The Main Differences
What is an Initial Coin Offering (ICO)?
It is the crypto space’s way similar to an IPO in mainstream investments and its digital tokens are like stocks for the exchange market. ICOs are used worldwide by companies to raise capital where creators issue a share of their coin’s total supply to reward backers with the projects’ development. Early investors usually contribute via fiat or virtual currency for the new cryptocurrency token specific to the ICO which they hope will increase in value and provide them with good returns.
What is an Initial Exchange Offering (IEO)?

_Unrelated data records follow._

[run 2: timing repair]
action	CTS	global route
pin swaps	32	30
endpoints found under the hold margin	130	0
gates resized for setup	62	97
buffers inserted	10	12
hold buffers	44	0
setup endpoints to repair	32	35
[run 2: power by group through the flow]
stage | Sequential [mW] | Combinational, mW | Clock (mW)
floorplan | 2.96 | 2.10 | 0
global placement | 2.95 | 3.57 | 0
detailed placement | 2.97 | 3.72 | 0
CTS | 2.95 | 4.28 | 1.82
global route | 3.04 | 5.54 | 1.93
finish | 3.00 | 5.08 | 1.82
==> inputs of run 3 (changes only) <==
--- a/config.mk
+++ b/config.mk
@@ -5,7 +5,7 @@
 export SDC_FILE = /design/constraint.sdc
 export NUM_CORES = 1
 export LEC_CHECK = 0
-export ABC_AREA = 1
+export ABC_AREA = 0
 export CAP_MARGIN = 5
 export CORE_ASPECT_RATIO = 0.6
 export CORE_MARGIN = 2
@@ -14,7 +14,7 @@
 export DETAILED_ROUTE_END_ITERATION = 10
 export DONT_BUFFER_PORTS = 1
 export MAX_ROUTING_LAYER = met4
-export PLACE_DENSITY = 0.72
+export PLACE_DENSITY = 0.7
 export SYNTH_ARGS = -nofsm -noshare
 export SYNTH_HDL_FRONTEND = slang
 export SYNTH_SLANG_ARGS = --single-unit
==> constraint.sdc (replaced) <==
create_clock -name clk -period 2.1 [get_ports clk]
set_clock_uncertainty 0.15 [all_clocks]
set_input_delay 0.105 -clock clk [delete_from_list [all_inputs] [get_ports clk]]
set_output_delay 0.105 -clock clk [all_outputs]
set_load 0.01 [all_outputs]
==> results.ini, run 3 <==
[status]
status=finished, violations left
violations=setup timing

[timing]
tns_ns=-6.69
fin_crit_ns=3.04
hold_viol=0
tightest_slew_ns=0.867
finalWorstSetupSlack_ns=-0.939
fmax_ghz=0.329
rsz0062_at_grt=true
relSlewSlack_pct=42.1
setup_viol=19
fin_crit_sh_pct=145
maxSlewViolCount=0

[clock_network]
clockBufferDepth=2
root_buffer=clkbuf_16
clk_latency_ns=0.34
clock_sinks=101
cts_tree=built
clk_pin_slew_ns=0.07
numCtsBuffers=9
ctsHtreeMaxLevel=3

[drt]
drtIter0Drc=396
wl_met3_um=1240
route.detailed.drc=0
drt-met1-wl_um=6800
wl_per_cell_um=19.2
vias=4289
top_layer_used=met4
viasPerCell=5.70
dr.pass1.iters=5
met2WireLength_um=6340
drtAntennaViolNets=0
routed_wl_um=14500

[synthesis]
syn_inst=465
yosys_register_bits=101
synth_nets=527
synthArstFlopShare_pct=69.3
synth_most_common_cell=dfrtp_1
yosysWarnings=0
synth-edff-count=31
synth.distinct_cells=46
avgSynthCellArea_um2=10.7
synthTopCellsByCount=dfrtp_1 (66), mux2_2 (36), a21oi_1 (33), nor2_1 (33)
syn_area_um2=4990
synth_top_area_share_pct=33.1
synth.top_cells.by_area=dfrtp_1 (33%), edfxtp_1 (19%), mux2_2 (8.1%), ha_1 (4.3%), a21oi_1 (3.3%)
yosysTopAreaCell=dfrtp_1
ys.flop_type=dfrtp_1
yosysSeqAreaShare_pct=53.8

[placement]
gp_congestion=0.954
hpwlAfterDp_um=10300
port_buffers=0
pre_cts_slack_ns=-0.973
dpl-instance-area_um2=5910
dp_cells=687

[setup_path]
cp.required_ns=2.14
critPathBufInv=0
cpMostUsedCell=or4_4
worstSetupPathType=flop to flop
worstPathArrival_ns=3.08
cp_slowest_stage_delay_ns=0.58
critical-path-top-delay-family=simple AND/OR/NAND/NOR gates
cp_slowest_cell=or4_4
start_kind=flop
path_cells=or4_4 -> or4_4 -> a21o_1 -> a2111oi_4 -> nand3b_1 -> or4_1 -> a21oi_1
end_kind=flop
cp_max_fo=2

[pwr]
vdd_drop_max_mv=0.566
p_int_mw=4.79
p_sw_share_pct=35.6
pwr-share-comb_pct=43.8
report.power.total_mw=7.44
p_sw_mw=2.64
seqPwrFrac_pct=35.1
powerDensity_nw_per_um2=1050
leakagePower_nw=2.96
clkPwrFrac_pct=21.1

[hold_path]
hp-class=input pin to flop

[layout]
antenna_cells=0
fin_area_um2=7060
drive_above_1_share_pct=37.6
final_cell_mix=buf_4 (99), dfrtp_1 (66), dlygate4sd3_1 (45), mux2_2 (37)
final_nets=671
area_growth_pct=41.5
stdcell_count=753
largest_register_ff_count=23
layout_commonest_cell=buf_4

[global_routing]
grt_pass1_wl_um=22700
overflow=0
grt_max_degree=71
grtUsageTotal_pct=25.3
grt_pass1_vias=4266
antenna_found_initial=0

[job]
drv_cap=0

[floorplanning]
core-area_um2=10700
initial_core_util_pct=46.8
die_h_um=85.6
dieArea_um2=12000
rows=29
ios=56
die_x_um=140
**src/rtl/lzwe_pkg.sv**
```systemverilog
package lzwe_pkg;

   localparam int TABLE_SIZE  = 4096;
   localparam int HASH_SLOTS  = 5003;
   localparam int FIRST_FREE  = 257;
   localparam int START_WIDTH = 9;
   localparam int MAX_WIDTH   = 12;

   localparam int CODE_W  = 12;
   localparam int SLOT_W  = 13;
   localparam int NEXT_W  = 13;
   localparam int KEY_W   = 20;
   localparam int WID_W   = 4;
   localparam int BUF_W   = 20;
   localparam int CNT_W   = 5;

   typedef struct packed {
      logic       valid;
      logic [7:0] data_byte;
      logic       last_byte;
   } item_type;

   typedef struct packed {
      logic              valid;
      logic [CODE_W-1:0] code;
      logic [WID_W-1:0]  width;
      logic              flush;
   } pack_cmd_type;

endpackage

```
**src/rtl/lzwe_front.sv**
```systemverilog
module lzwe_front (
   input  logic                clock,
   input  logic                reset,
   input  logic                req_valid,
   output logic                req_ready,
   input  logic [7:0]          req_data_byte,
   input  logic                req_last_byte,
   input  logic                pop,
   output lzwe_pkg::item_type  head
);

   logic [8:0] q_ff [2];
   logic       wr_ptr_ff, wr_ptr_in;
   logic       rd_ptr_ff, rd_ptr_in;
   logic [1:0] count_ff, count_in;
   logic       push, do_pop;

   assign req_ready = (count_ff != 2'd2);
   assign push      = req_valid && req_ready;
   assign do_pop    = pop && (count_ff != 2'd0);

   assign head.valid     = (count_ff != 2'd0);
   assign head.data_byte = q_ff[rd_ptr_ff][8:1];
   assign head.last_byte = q_ff[rd_ptr_ff][0];

   always_comb begin
      wr_ptr_in = push ? ~wr_ptr_ff : wr_ptr_ff;
      rd_ptr_in = do_pop ? ~rd_ptr_ff : rd_ptr_ff;
      count_in  = count_ff + 2'(push) - 2'(do_pop);
   end

   always_ff @(posedge clock) begin
      if (reset) begin
         wr_ptr_ff <= 1'b0;
         rd_ptr_ff <= 1'b0;
         count_ff  <= 2'd0;
      end else begin
         wr_ptr_ff <= wr_ptr_in;
         rd_ptr_ff <= rd_ptr_in;
         count_ff  <= count_in;
      end
   end

   always_ff @(posedge clock) begin
      if (push) begin
         q_ff[wr_ptr_ff] <= {req_data_byte, req_last_byte};
      end
   end

endmodule

```
**config.mk**
```make
export PLATFORM = sky130hd
export DESIGN_NAME = lzwe_front
export DESIGN_NICKNAME = d
export VERILOG_FILES = /design/src/rtl/lzwe_pkg.sv /design/src/rtl/lzwe_front.sv
export SDC_FILE = /design/constraint.sdc
export NUM_CORES = 1
export LEC_CHECK = 0
export ABC_AREA = 1
export CAP_MARGIN = 5
export CORE_UTILIZATION = 30
export DETAILED_ROUTE_END_ITERATION = 6
export DONT_BUFFER_PORTS = 1
export GPL_TIMING_DRIVEN = 0
export SETUP_SLACK_MARGIN = 0.15
export SLEW_MARGIN = 20
export SYNTH_ARGS = -nofsm -noshare
export SYNTH_HDL_FRONTEND = slang
export SYNTH_SLANG_ARGS = --single-unit
```
**constraint.sdc**
```tcl
create_clock -name clock -period 2 [get_ports clock]
set_input_delay 0.1 -clock clock [delete_from_list [all_inputs] [get_ports clock]]
set_output_delay 0.1 -clock clock [all_outputs]
set_load 0.005 [all_outputs]
```
---- Yosys cells after proc, flatten, opt, wreduce, memory -nomap -nowiden ----
Memories as Yosys holds them, arrays and structs flattened. A register that Yosys moved wholly into a read port is not among the register bits.
Index checks and enable logic that the tools add are counted.
storage, ports and cells
  word-level logic and storage cells ...... 16
  bits in writable memories ............... 18
  bits in registers ....................... 4
  output and inout port bits .............. 11
  latch bits .............................. 0
  bits in read-only memories .............. 0
  input port bits ......................... 13
  memories ................................ 1
operators by class
  mux-type cells .......................... 4
  bitwise logic cells ..................... 2
  order comparisons ....................... 0
  reduce and logical (&&, ||, !) cells .... 3
  div/mod/pow operators ................... 0
  $add $sub $neg .......................... 2
  shift-type cells ........................ 0
  multiply operators ...................... 0
  eq/ne operators ......................... 1
memory list
  memory  words  bits a word  read ports  clocked after Yosys merged registers in  wr ports  line              text
  q_ff    2      9            1           1                                        1         lzwe_front.sv:12  logic [8:0] q_ff [2];
operators by type and width
  kind                number
  $mux 1              4
  $add 2x1->2         1
  $logic_and 1x1->1   2
  $ne 2x2->1 const B  1
  $not 1->1           2
  $reduce_bool 2->1   1
  $sub 2x1->2         1

---- Depth between registers and ports, before layout ----
Gate-level depths: netlist of run 1.
  depth after elaboration ................. 4
  mapped depth ............................ 11
  mapped depth without buffers ............ 11

---- Worst setup path before layout of run 1 ----
OpenSTA, ideal clock, no wires.
  path kind ............................... reg2reg
  start point ............................. register count_ff[0]
  end point ............................... register count_ff[1]
  clock period less this slack ............ 1.423 ns
  slack ................................... 0.577 ns
  buffers on the path ..................... 0
  data required time ...................... 1.885 ns
  stages on the path, launching flop included .. 11
  arrival ................................. 1.308 ns
  library setup time ...................... 0.115 ns
  cells stage by stage .................... dfxtp_1 inv_1 nand2_2 nand2_1 ha_1 inv_1 ha_1 inv_1 nand2_1 a21oi_1 nor2_1
on the way
  longest elaborated chain between the ends .. 4
  elaborated cells on any way between the ends .. 6
  classes of those cells .................. add/sub (2); eq/ne (1); reduce/logical (3)
ends and longest elaborated chain
  item                    line              text
  from (decl)             lzwe_front.sv:15  logic [1:0] count_ff, count_in;
  from (signal assigned)  lzwe_front.sv:40  count_ff <= count_in;
  $ne 2x2->1              lzwe_front.sv:18  assign req_ready = (count_ff != 2'd2);
  net req_ready           lzwe_front.sv:5   output logic req_ready,
  $logic_and 1x1->1       lzwe_front.sv:19  assign push = req_valid && req_ready;
  $add 2x1->2             lzwe_front.sv:29  count_in = count_ff + 2'(push) - 2'(do_pop);
  $sub 2x1->2             lzwe_front.sv:29
The timed path passes the listed nets, and every way through them passes these cells.
A chain may end at the register's enable or synchronous reset.

---- Worst setup path in the final report of run 1 ----
  start point ............................. register count_ff[0]
  end point ............................... memory q_ff[0][4] (enable)
on the way
  longest elaborated chain between the ends .. 4
ends and longest elaborated chain
  item                          line              text
  $ne 2x2->1                    lzwe_front.sv:18
  net req_ready                 lzwe_front.sv:5
  $logic_and 1x1->1             lzwe_front.sv:19
  $mux 1                        lzwe_front.sv:45  if (push) begin
  $mux 1 (implied by the code)  lzwe_front.sv:46  q_ff[wr_ptr_ff] <= {req_data_byte, req_last_byte};
  to (decl)                     lzwe_front.sv:12
The timed path passes the listed nets, and every way through them passes these cells.
$ cat config.mk
export PLATFORM = sky130hd
export DESIGN_NAME = lzwe_packer
export DESIGN_NICKNAME = d
export VERILOG_FILES = /design/src/rtl/lzwe_pkg.sv /design/src/rtl/lzwe_packer.sv
export SDC_FILE = /design/constraint.sdc
export NUM_CORES = 1
export LEC_CHECK = 0
export ABC_AREA = 1
export BUFFER_PORTS_ARGS = -buffer_cell sky130_fd_sc_hd__buf_2
export CELL_PAD_IN_SITES_DETAIL_PLACEMENT = 1
export CELL_PAD_IN_SITES_GLOBAL_PLACEMENT = 1
export CORE_AREA = 5 5 87 89
export DETAILED_ROUTE_END_ITERATION = 10
export DIE_AREA = 0 0 92 94
export PLACE_DENSITY_LB_ADDON = 0.1
export SETUP_SLACK_MARGIN = 0.3
export SLEW_MARGIN = 10
export SYNTH_ARGS = -nofsm -noshare
export SYNTH_HDL_FRONTEND = slang
export SYNTH_SLANG_ARGS = --single-unit
$ cat constraint.sdc
create_clock -name clock -period 1.65 [get_ports clock]
set_input_delay 0.2475 -clock clock [delete_from_list [all_inputs] [get_ports clock]]
set_output_delay 0.2475 -clock clock [all_outputs]
set_load 0.05 [all_outputs]
$ cat src/rtl/lzwe_pkg.sv
package lzwe_pkg;

   localparam int TABLE_SIZE  = 4096;
   localparam int HASH_SLOTS  = 5003;
   localparam int FIRST_FREE  = 257;
   localparam int START_WIDTH = 9;
   localparam int MAX_WIDTH   = 12;

   localparam int CODE_W  = 12;
   localparam int SLOT_W  = 13;
   localparam int NEXT_W  = 13;
   localparam int KEY_W   = 20;
   localparam int WID_W   = 4;
   localparam int BUF_W   = 20;
   localparam int CNT_W   = 5;

   typedef struct packed {
      logic       valid;
      logic [7:0] data_byte;
      logic       last_byte;
   } item_type;

   typedef struct packed {
      logic              valid;
      logic [CODE_W-1:0] code;
      logic [WID_W-1:0]  width;
      logic              flush;
   } pack_cmd_type;

endpackage

$ cat src/rtl/lzwe_packer.sv
module lzwe_packer (
   input  logic                    clock,
   input  logic                    reset,
   input  lzwe_pkg::pack_cmd_type  cmd,
   output logic                    busy,
   output logic                    rsp_valid,
   input  logic                    rsp_ready,
   output logic [7:0]              rsp_out_byte,
   output logic                    rsp_end_of_stream
);

   logic [lzwe_pkg::BUF_W-1:0]  buf_ff, buf_in;
   logic [lzwe_pkg::CNT_W-1:0]  cnt_ff, cnt_in;
   logic                        flush_ff, flush_in;
   logic                        rsp_valid_ff, rsp_valid_in;
   logic [7:0]                  rsp_byte_ff, rsp_byte_in;
   logic                        rsp_eos_ff, rsp_eos_in;
   logic                        take_out;
   logic [lzwe_pkg::CODE_W-1:0] mask, masked;

   assign busy = (cnt_ff >= lzwe_pkg::CNT_W'(8)) || (flush_ff && (cnt_ff != '0));
   assign take_out = !rsp_valid_ff || rsp_ready;

   assign rsp_valid         = rsp_valid_ff;
   assign rsp_out_byte      = rsp_byte_ff;
   assign rsp_end_of_stream = rsp_eos_ff;

   always_comb begin
      mask   = {lzwe_pkg::CODE_W{1'b1}} >> (lzwe_pkg::WID_W'(lzwe_pkg::MAX_WIDTH) - cmd.width);
      masked = cmd.code & mask;
      buf_in       = buf_ff;
      cnt_in       = cnt_ff;
      flush_in     = flush_ff;
      rsp_valid_in = rsp_valid_ff;
      rsp_byte_in  = rsp_byte_ff;
      rsp_eos_in   = rsp_eos_ff;
      if (busy) begin
         if (take_out) begin
            rsp_valid_in = 1'b1;
            rsp_byte_in  = buf_ff[7:0];
            rsp_eos_in   = flush_ff && (cnt_ff <= lzwe_pkg::CNT_W'(8));
            buf_in       = buf_ff >> 8;
            cnt_in       = (cnt_ff >= lzwe_pkg::CNT_W'(8)) ? cnt_ff - lzwe_pkg::CNT_W'(8) : '0;
            if (rsp_eos_in) begin
               flush_in = 1'b0;
            end
         end
      end else begin
         if (take_out) begin
            rsp_valid_in = 1'b0;
         end
         if (cmd.valid) begin
            buf_in   = buf_ff | (lzwe_pkg::BUF_W'(masked) << cnt_ff);
            cnt_in   = cnt_ff + lzwe_pkg::CNT_W'(cmd.width);
            flush_in = cmd.flush;
         end
      end
   end

   always_ff @(posedge clock) begin
      if (reset) begin
         buf_ff       <= '0;
         cnt_ff       <= '0;
         flush_ff     <= 1'b0;
         rsp_valid_ff <= 1'b0;
      end else begin
         buf_ff       <= buf_in;
         cnt_ff       <= cnt_in;
         flush_ff     <= flush_in;
         rsp_valid_ff <= rsp_valid_in;
      end
   end

   always_ff @(posedge clock) begin
      rsp_byte_ff <= rsp_byte_in;
      rsp_eos_ff  <= rsp_eos_in;
   end

endmodule

== Word-level counts from Yosys, hierarchy flattened ==
Index checks and enable logic that the tools add are counted.
Widths: inputs -> output; s select.
Storage, ports and cells
  output and inout port bits: 11
  bits in registers: 36
Operators by class
  add/sub/neg operators: 3
  bitwise gates (word level): 2
  eq/ne operators: 2
  shifts and indexed selects: 2
  reductions and logical operators: 10
  mux-type cells: 14
  order comparisons: 2
Operator list (count)
  $mux 20: 3
  $mux 5: 4
  $or 20x20->20: 1
  $shl 12x5->20: 1
  $and 12x12->12: 1
  $shr 12x4->12 const A: 1
  $mux 1: 7
  $add 5x4->5: 1
  $ge 5x4->1 const B: 1
  $le 5x4->1 const B: 1
  $reduce_bool 5->1: 1
  $sub 5x4->5 const B: 1
  $ne 2x1->1 const B: 2
  $reduce_and 2->1: 2
  $sub 4x4->4 const A: 1
  $reduce_and 3->1: 1
  $logic_and 1x1->1: 2
  $logic_or 1x1->1: 2
  $reduce_bool 2->1: 1
  $logic_not 1->1: 1

== Logic depth before layout (Yosys ltp) ==
Gate-level depths: netlist of run 1.
  depth in word-level cells: 7
  depth in mapped cells: 15
  depth with buffers taken out: 15

== Worst setup path after synthesis of run 1 ==
Ideal clock, no wire load.
  path type: register -> register
  from: register cnt_ff[1] in the netlist's numbering
  to: register buf_ff[4] in the netlist's numbering
  period minus slack after synthesis: 1842 ps
  data arrival time: 1773 ps
  data required time: 1580 ps
  path slack: -192 ps
  stages on the path, launching flop included: 10
  cell sequence: dfxtp_1 -> nor2_1 -> nand2_1 -> a21oi_4 -> inv_2 -> clkbuf_1 -> nor2_1 -> o211ai_1 -> o21ai_0 -> a21oi_1
On the way
  word-level cells in the longest chain between the ends: 5
RTL lines
  start: declaration: line lzwe_packer.sv:13  | logic [lzwe_pkg::CNT_W-1:0] cnt_ff, cnt_in;
  start signal: assignment: line lzwe_packer.sv:68  | cnt_ff <= cnt_in;
  branches (longest 2 deep; another with $ge 5x4->1)
  $logic_or 1x1->1 (*): line lzwe_packer.sv:21  | assign busy = (cnt_ff >= lzwe_pkg::CNT_W'(8)) || (flush_ff && (cnt_ff != '0));
  named net busy: line lzwe_packer.sv:5  | output logic busy,
  $ne 2x1->1 (no source line) / $reduce_bool 2->1 (equally long branches)
  $reduce_and 2->1 (no source line)
  end signal: assignment: line lzwe_packer.sv:67  | buf_ff <= buf_in;
  end: declaration: line lzwe_packer.sv:12  | logic [lzwe_pkg::BUF_W-1:0] buf_ff, buf_in;
Mark *: on every way through the listed nets, which the timed path passes. The select of a mux whose other input is x is not followed.
A chain may end at the register's enable or synchronous reset.

== Final worst setup path of run 1 ==
  from: register cnt_ff[0] in the netlist's numbering
  to: register cnt_ff[2] in the netlist's numbering
On the way
  word-level cells in the longest chain between the ends: 5
RTL lines
  branches (longest 5 deep; another with $sub 5x4->5)
Parallel ways; which one is timed is not known. The select of a mux whose other input is x is not followed.

==> reports/summary.txt, run 1 <==
Synth Flop Type: dfxtp_1
Setup CP Type: reg2reg
leakage: 1.52 nW
Max Root-Sink Buffers: 2
vias in the first global route: 2,712
WP data arrival: 1.83 ns
Int Power: 3.50 mW
Hold Fails Final Rpt: 0
layout cells sized above 1: 43.5%
WL final: 8.09 mm
Sum Neg Setup Slack: -0.00538 ns
IO Count: 32
area of the multi-input gates: 0.00175 mm²
final cycle utilization of the critical path: 100%
status: finished, violations left
TritonCTS Buffers: 5
CTS Root Cell: clkbuf_8
Tmin final: 1.66 ns
Clock Sinks: 36
Global Route Usage Sum: 18.8%
DR vias: 2,636
largest net degree at the start of global routing: 19
Max-slew headroom: 69.1%
Clock Power Share: 9.2%
RD Place Congestion: 0.816
yosys warns: 0
combinational power share: 69.2%
Starting Density: 35.9%
TritonCTS clock tree: built
most frequent cells in the layout: 53 x nand2_1, 51 x nand3_1, 28 x buf_2, 28 x buf_4
crit-path max cell delay: 0.38 ns
post-synth cell types: 38
DPL Wire Length: 5.95 mm
Worst Setup Slack, final: -0.00538 ns
violations in the final reports: negative setup slack
Avg Synthesized Cell Area: 6.97 µm²
Power Total: 6.87 mW
vias per cell: 5.39
core box area: 0.00668 mm²
Worst Max-Slew Pin Slew: 0.461 ns
DR WL/cell: 16.5 µm
Synth area leader: dfxtp_1
die width: 92 µm
Yosys reg bits: 36
Die H: 94 µm
FF+latch area: 817 µm²
area grow syn2layout: 46.5%
# fillers: 840
Clk pin slew, worst setup/hold paths: 0.07 ns
Net Count, Synth: 373
worst skew pair latency: 0.29 ns
pre-CTS setup slack: -0.243 ns
Worst Skew: 0.00599 ns
CP startpoint kind: register
DRT antenna net count: 0
WHS: 0.261 ns
max_cap viols: 0
top cell type's share of synthesized area: 22.5%
DRT iter0 DRCs: 93
Mapped Area: 0.00240 mm²
post-route cell area: 0.00351 mm²
die footprint: 0.00865 mm²
DR pass1 iterations: 4
critical path required time: 1.82 ns
GR Overflow Total: 0
initial antenna violation count: 0
Switch Pwr: 3.37 mW
Sw Ratio: 49.1%
DRC Markers: 0
final setup vio count: 1
peak supply drop: 1.15 mV
number of port buffers: 31
crit path max fanout: 4
f_max: 0.604 GHz
CTS H-tree depth: 2
placed cell area: 0.00287 mm²
Critical Path, Cell by Cell: ha_1, fa_2, or2_2, a31oi_2, a211oi_2
antenna cells: 0
Slew Limit Fails: 0
Total Nets Final: 438
power density relative to cell area: 1960 mW/mm²
RSZ-0062 raised after global routing: yes
CP Capture Type: register
Mapped Cells: 344
EDFF count, synth: 9
Synth async-reset ratio: 0%
# rows: 30
Flop pwr share: 21.6%
Hold Crit Class: in2reg
first-pass GRT wire length: 13.0 mm
most common cell after layout, fill and taps aside: nand2_1
crit path max-delay cell type: dfxtp_4
Seq/Total Area, Yosys: 33.8%
synth top area cells: dfxtp_1 23%, nand3_1 16%, edfxtp_1 11%, nand2_1 9.5%, a21oi_1 6.5%
## config.mk

```make
export PLATFORM = sky130hd
export DESIGN_NAME = joystick_sample_conditioner_flat
export DESIGN_NICKNAME = d
export VERILOG_FILES = /design/src/jsc_pkg.sv /design/src/jsc_ifs.sv /design/src/jsc_cfg_regs.sv /design/src/jsc_axis.sv /design/src/jsc_debounce.sv /design/src/joystick_sample_conditioner.sv /design/src/flat_wrapper.sv
export SDC_FILE = /design/constraint.sdc
export NUM_CORES = 1
export LEC_CHECK = 0
export BUFFER_PORTS_ARGS = -buffer_cell sky130_fd_sc_hd__buf_2
export CAP_MARGIN = 20
export CORE_MARGIN = 4
export CORE_UTILIZATION = 40
export DETAILED_ROUTE_END_ITERATION = 8
export PLACE_DENSITY = 0.56
export SYNTH_ARGS = -nofsm -noshare
export SYNTH_HDL_FRONTEND = slang
export SYNTH_SLANG_ARGS = --single-unit
```

## constraint.sdc

```tcl
create_clock -name clk -period 10.3 [get_ports clk]
set_input_delay 0.515 -clock clk [delete_from_list [all_inputs] [get_ports clk]]
set_output_delay 0.515 -clock clk [all_outputs]
set_load 0.01 [all_outputs]
```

An IEO is administered by cryptocurrency exchanges on behalf of companies who seeks to raise funds with its new tokens. However, these token sales are not available to the public unlike an ICO. Only users of the hosting exchange may participate and in certain cases, with their own native token. As compared to limited trusted parties to monitor ICOs, IEOs may have higher legitimacy as exchanges also need to uphold their credibility before promoting any project.
What is an Initial Public Offering (IPO)?
This is the process of selling stocks of a privately held company to outside investors, converting it into a public company through investment banks/underwriters. It is also commonly known as ‘’Going Public’’ or “Being Listed”. The acquired stocks can be classified into the following categories: preferred stocks, common stocks, or a hybrid. Shareholders are entitled to receive dividends as returns and vote in the stockholders meeting. IPOs are also regulated by relevant authorities.